IPOL.ID- Komisi Pemberantasan Korupsi (KPK) memanggil enam orang saksi dalam kasus dugaan suap pengurangan nilai pajak di Kantor Pelayanan Pajak (KPP) Madya Jakarta Utara (Jakut).
Seorang di antaranya yang dipanggil adalah Boediono selaku Penilai Pajak Ahli Muda Kantor Wilayah DJP Jakut.
“Saksi dalam dugaan tindak pidana korupsi terkait pemeriksaan pajak pada Direktorat Jenderal (Ditjen) Pajak, Kementerian Keuangan, periode 2021-2026,” ujar Juru Bicara KPK, Budi Prasetyo dalam keterangannya, Senin (2/2/2026).

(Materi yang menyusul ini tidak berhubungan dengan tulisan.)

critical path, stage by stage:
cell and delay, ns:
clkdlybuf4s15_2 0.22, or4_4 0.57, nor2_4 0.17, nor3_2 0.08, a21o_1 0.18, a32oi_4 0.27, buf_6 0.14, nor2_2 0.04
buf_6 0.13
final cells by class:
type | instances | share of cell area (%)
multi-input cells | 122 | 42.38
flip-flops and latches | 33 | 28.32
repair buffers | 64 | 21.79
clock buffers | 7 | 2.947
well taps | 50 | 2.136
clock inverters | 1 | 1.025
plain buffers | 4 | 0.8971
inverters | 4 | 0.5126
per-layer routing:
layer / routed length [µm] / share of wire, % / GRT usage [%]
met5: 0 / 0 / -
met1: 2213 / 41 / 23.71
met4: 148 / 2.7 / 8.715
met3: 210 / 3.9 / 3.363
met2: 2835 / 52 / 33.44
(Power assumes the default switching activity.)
<file path="src/rtl/mips_mem_arbiter_pkg.sv">
// Shared constants and state type for the unified-memory arbiter.
// Optional round-robin IF/MEM arbitration is enabled by MEM_ARB_RR_EN.
package mips_mem_arb_pkg;

  localparam int REQ_IF  = 0;
  localparam int REQ_MEM = 1;
  localparam int REQ_LD  = 2;
  localparam int NREQ    = 3;

  typedef enum logic {
    ARB_IDLE,
    ARB_BUSY
  } arb_state_t;

endpackage

</file>
<file path="src/rtl/mips_mem_arbiter_pick.sv">
// Eligible-mask to one-hot winner: LD first, then MEM/IF.
// MEM_ARB_RR_EN: MEM and IF alternate when both are eligible.
module mips_arb_pick
  import mips_mem_arb_pkg::*;
(
  input  logic [NREQ-1:0] elig,
`ifdef MEM_ARB_RR_EN
  input  logic            rr_last,
`endif
  output logic [NREQ-1:0] win
);

  always_comb begin
    win = '0;
`ifdef MEM_ARB_RR_EN
    // rr_last=1 means MEM was granted last, so IF goes first on a tie
    priority case (1'b1)
      elig[REQ_LD]:
        win[REQ_LD] = 1'b1;
      elig[REQ_MEM] && (!elig[REQ_IF] || !rr_last):
        win[REQ_MEM] = 1'b1;
      elig[REQ_IF]:
        win[REQ_IF] = 1'b1;
      default:
        win = '0;
    endcase
`else
    priority case (1'b1)
      elig[REQ_LD]:  win[REQ_LD]  = 1'b1;
      elig[REQ_MEM]: win[REQ_MEM] = 1'b1;
      elig[REQ_IF]:  win[REQ_IF]  = 1'b1;
      default:       win = '0;
    endcase
`endif
  end

endmodule

</file>
<file path="src/rtl/mips_mem_arbiter.sv">
// Single-port memory arbiter for IF / MEM / LD with fixed access latency.
// Define MEM_ARB_RR_EN for round-robin between IF and MEM.
module mips_mem_arbiter
  import mips_mem_arb_pkg::*;
#(
  parameter int AW      = 10,
  parameter int DW      = 32,
  parameter int MEM_LAT = 1
) (
  input  logic              clk,
  input  logic              rst_n,
  input  logic              halted,
  input  logic [NREQ-1:0]   req,
  input  logic [NREQ-1:0]   we,
  input  logic [NREQ*AW-1:0] addr,
  input  logic [NREQ*DW-1:0] wdata,
  output logic [NREQ-1:0]   gnt,
  output logic [NREQ-1:0]   done,
  output logic [DW-1:0]     rdata,
  output logic              mem_en,
  output logic              mem_we,
  output logic [AW-1:0]     mem_addr,
  output logic [DW-1:0]     mem_wdata,
  input  logic [DW-1:0]     mem_rdata
);

  localparam int CW = $clog2(MEM_LAT + 1);

  arb_state_t      state;
  logic [CW-1:0]   cnt;
  logic [NREQ-1:0] owner;
  logic            own_we;
  logic [NREQ-1:0] elig;
  logic [NREQ-1:0] win;
  logic            sel_we;
  logic [AW-1:0]   sel_addr;
  logic [DW-1:0]   sel_wdata;
`ifdef MEM_ARB_RR_EN
  logic            rr_last;
`endif

  assign elig = req & {1'b1, 1'b1, !halted};

  mips_arb_pick u_pick (
    .elig    (elig),
`ifdef MEM_ARB_RR_EN
    .rr_last (rr_last),
`endif
    .win     (win)
  );

  always_comb begin
    sel_we    = 1'b0;
    sel_addr  = '0;
    sel_wdata = '0;
    for (int i = 0; i < NREQ; i++) begin
      if (win[i]) begin
        sel_we    = we[i] && (i != REQ_IF);
        sel_addr  = addr[i*AW +: AW];
        sel_wdata = wdata[i*DW +: DW];
      end
    end
  end

  // Memory data is passed straight through in the done cycle only
  assign rdata = (|done && !own_we) ? mem_rdata : '0;

  always_ff @(posedge clk or negedge rst_n) begin
    if (!rst_n) begin
      state     <= ARB_IDLE;
      cnt       <= '0;
      owner     <= '0;
      own_we    <= 1'b0;
      gnt       <= '0;
      done      <= '0;
      mem_en    <= 1'b0;
      mem_we    <= 1'b0;
      mem_addr  <= '0;
      mem_wdata <= '0;
`ifdef MEM_ARB_RR_EN
      rr_last   <= 1'b0;
`endif
    end else begin
      gnt    <= '0;
      done   <= '0;
      mem_en <= 1'b0;
      mem_we <= 1'b0;
      case (state)
        ARB_IDLE: begin
          if (|win) begin
            gnt       <= win;
            owner     <= win;
            own_we    <= sel_we;
            mem_en    <= 1'b1;
            mem_we    <= sel_we;
            mem_addr  <= sel_addr;
            mem_wdata <= sel_wdata;
            cnt       <= CW'(MEM_LAT);
            state     <= ARB_BUSY;
`ifdef MEM_ARB_RR_EN
            if (win[REQ_IF] || win[REQ_MEM])
              rr_last <= win[REQ_MEM];
`endif
          end
        end
        ARB_BUSY: begin
          cnt <= cnt - CW'(1);
          if (cnt == CW'(1)) begin
            done  <= owner;
            owner <= '0;
            state <= ARB_IDLE;
          end
        end
      endcase
    end
  end

endmodule

</file>
<file path="config.mk">
export PLATFORM = sky130hd
export DESIGN_NAME = mips_mem_arbiter
export DESIGN_NICKNAME = d
export VERILOG_FILES = /design/src/rtl/mips_mem_arbiter_pkg.sv /design/src/rtl/mips_mem_arbiter_pick.sv /design/src/rtl/mips_mem_arbiter.sv
export SDC_FILE = /design/constraint.sdc
export NUM_CORES = 1
export LEC_CHECK = 0
export ABC_CLOCK_PERIOD_IN_PS = 3300
export BUFFER_PORTS_ARGS = -buffer_cell sky130_fd_sc_hd__buf_2
export CAP_MARGIN = 20
export CORE_ASPECT_RATIO = 0.7
export CORE_MARGIN = 2
export CORE_UTILIZATION = 45
export DETAILED_ROUTE_END_ITERATION = 8
export GPL_TIMING_DRIVEN = 0
export PLACE_DENSITY = 0.87
export SLEW_MARGIN = 20
export SYNTH_ARGS = -nofsm -noshare
export SYNTH_HDL_FRONTEND = slang
export SYNTH_SLANG_ARGS = --single-unit
</file>
<file path="constraint.sdc">
create_clock -name clk -period 3.3 [get_ports clk]
set_input_delay 0.66 -clock clk [delete_from_list [all_inputs] [get_ports clk]]
set_output_delay 0.66 -clock clk [all_outputs]
set_load 0.02 [all_outputs]
</file>
[src/rtl/axis_frame_packer_pkg.sv]
`default_nettype none
// ============================================================================
//  Module      : axis_frame_packer_pkg
//  Description : Shared types and helpers for the byte-to-word frame packer:
//                FSM state encoding and the zero-padding lane mask function.
//  Revision    : 1.0 - initial release
// ============================================================================
package axis_frame_packer_pkg;

    // Largest number of byte lanes the lane mask helper can describe.
    localparam int unsigned c_MAX_LANES = 128;

    // Packer FSM: S_TRAILER exists only when the byte-count trailer is built in.
    typedef enum logic [0:0] {
        S_PACK    = 1'b0,
        S_TRAILER = 1'b1
    } state_t;

    // Lane k is kept when k <= idx (and k is a real lane); all higher lanes are padding.
    function automatic logic [c_MAX_LANES-1:0] lane_mask(input int unsigned idx,
                                                         input int unsigned n);
        logic [c_MAX_LANES-1:0] m;
        m = '0;
        for (int unsigned k = 0; k < c_MAX_LANES; k++) begin
            m[k] = (k <= idx) && (k < n);
        end
        return m;
    endfunction

endpackage
`default_nettype wire

[src/rtl/axis_frame_packer.sv]
`default_nettype none
// ============================================================================
//  Module      : axis_frame_packer
//  Description : Packs an 8-bit framed AXI-Stream little-endian into C_WIDTH-bit
//                words. The final partial word of a frame is zero-padded and
//                carries tlast. Build with AXIS_FRAME_PACKER_TRAILER_EN defined
//                to append a trailer word holding the frame's byte count.
//  Revision    : 1.0 - initial release
// ============================================================================
module axis_frame_packer
    import axis_frame_packer_pkg::*;
#(
    parameter int C_WIDTH       = 64,
    parameter int C_COUNT_WIDTH = 16
) (
    input  logic               clk_axis,
    input  logic               rst_axis,
    input  logic [7:0]         s_axis_tdata,
    input  logic               s_axis_tlast,
    input  logic               s_axis_tvalid,
    output logic               s_axis_tready,
    output logic [C_WIDTH-1:0] m_axis_tdata,
    output logic               m_axis_tlast,
    output logic               m_axis_tvalid,
    input  logic               m_axis_tready,
    output logic [31:0]        frame_count
);

    localparam int unsigned c_N_LANES = C_WIDTH / 8;
    localparam int unsigned c_IDX_W   = $clog2(c_N_LANES);
    localparam logic [c_IDX_W-1:0] c_LAST_IDX = c_IDX_W'(c_N_LANES - 1);

    // Elaboration-time guard against unsupported parameter combinations.
    if ((C_WIDTH % 8) != 0 || C_WIDTH < 16 || c_N_LANES > c_MAX_LANES ||
        C_COUNT_WIDTH < 1 || C_COUNT_WIDTH > C_WIDTH) begin : g_param_check
        $error("axis_frame_packer: unsupported C_WIDTH/C_COUNT_WIDTH combination");
    end

    state_t               r_state;
    logic [c_IDX_W-1:0]   r_idx;
    logic [C_WIDTH-1:0]   r_acc;
    logic [C_WIDTH-1:0]   r_m_data;
    logic                 r_m_last;
    logic                 r_m_valid;
    logic [31:0]          r_frame_count;
`ifdef AXIS_FRAME_PACKER_TRAILER_EN
    logic [C_COUNT_WIDTH-1:0] r_byte_count;
`endif

    logic                   w_out_free;
    logic                   w_accept;
    logic                   w_word_end;
    logic [C_WIDTH-1:0]     w_merged;
    // Only the low c_N_LANES bits are meaningful; the rest are deliberately ignored.
    logic [c_MAX_LANES-1:0] w_mask_full_unused;
    logic [c_N_LANES-1:0]   w_mask;

    // The output register can take a new word when empty or draining this cycle.
    assign w_out_free    = !r_m_valid || m_axis_tready;
    // Reset forces ready low combinationally so nothing is accepted during reset.
    assign s_axis_tready = !rst_axis && (r_state == S_PACK) && w_out_free;
    assign w_accept      = s_axis_tvalid && s_axis_tready;
    assign w_word_end    = w_accept && ((r_idx == c_LAST_IDX) || s_axis_tlast);

    assign w_mask_full_unused = lane_mask({{(32-c_IDX_W){1'b0}}, r_idx}, c_N_LANES);
    assign w_mask             = w_mask_full_unused[c_N_LANES-1:0];

    // Completed word: accumulator with the incoming byte in lane idx, padding above it.
    for (genvar k = 0; k < c_N_LANES; k++) begin : g_lane
        assign w_merged[8*k +: 8] = !w_mask[k]                  ? 8'h00        :
                                    (r_idx == c_IDX_W'(k))      ? s_axis_tdata :
                                                                  r_acc[8*k +: 8];
    end

    assign m_axis_tdata  = r_m_data;
    assign m_axis_tlast  = r_m_last;
    assign m_axis_tvalid = r_m_valid;
    assign frame_count   = r_frame_count;

    // Packer FSM, lane accumulator, output register and frame counter.
    always_ff @(posedge clk_axis) begin
        if (rst_axis) begin
            r_state       <= S_PACK;
            r_idx         <= '0;
            r_acc         <= '0;
            r_m_data      <= '0;
            r_m_last      <= 1'b0;
            r_m_valid     <= 1'b0;
            r_frame_count <= '0;
`ifdef AXIS_FRAME_PACKER_TRAILER_EN
            r_byte_count  <= '0;
`endif
        end else begin
            // Drain first; a word loaded below in the same cycle overrides this.
            if (r_m_valid && m_axis_tready) begin
                r_m_valid <= 1'b0;
                if (r_m_last) begin
                    r_frame_count <= r_frame_count + 32'd1;
                end
            end

            if (w_accept) begin
                if (w_word_end) begin
                    r_m_data  <= w_merged;
                    r_m_valid <= 1'b1;
`ifdef AXIS_FRAME_PACKER_TRAILER_EN
                    r_m_last  <= 1'b0;
                    if (s_axis_tlast) begin
                        r_state <= S_TRAILER;
                    end
`else
                    r_m_last  <= s_axis_tlast;
`endif
                    r_idx     <= '0;
                    r_acc     <= '0;
                end else begin
                    r_acc[8*r_idx +: 8] <= s_axis_tdata;
                    r_idx               <= r_idx + c_IDX_W'(1);
                end
            end

`ifdef AXIS_FRAME_PACKER_TRAILER_EN
            // Saturating count of accepted bytes in the current frame.
            if (w_accept && (r_byte_count != {C_COUNT_WIDTH{1'b1}})) begin
                r_byte_count <= r_byte_count + C_COUNT_WIDTH'(1);
            end

            // Trailer word goes out as soon as the output register frees up.
            if (r_state == S_TRAILER && w_out_free) begin
                r_m_data     <= C_WIDTH'(r_byte_count);
                r_m_last     <= 1'b1;
                r_m_valid    <= 1'b1;
                r_byte_count <= '0;
                r_state      <= S_PACK;
            end
`endif
        end
    end

endmodule
`default_nettype wire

Selain Boediono, KPK juga memanggil lima saksi lainnya Vera Cahyadi selaku Accounting Staff PT Wanatiara Persada, Silvi Farista Zulhulaifah selaku Accounting Staff PT Wanatiara Persada dan Asisso Noor Sugono selaku Accounting Manager PT Wanatiara Persada.
Kemudian, Firman selaku karyawan swasta/translater PT Wanatiara Persada dan Yurika selaku Finance Manager PT Wanatiara Persada.
Seperti diketahui, KPK sudah menetapkan lima orang sebagai tersangka terkait kasus suap pengaturan pajak di Jakarta Utara (Jakut). Salah satunya ialah Kepala Kantor Pelayanan Pajak (KPP) Madya Jakarta Utara Dwi Budi Iswahyu (DWB).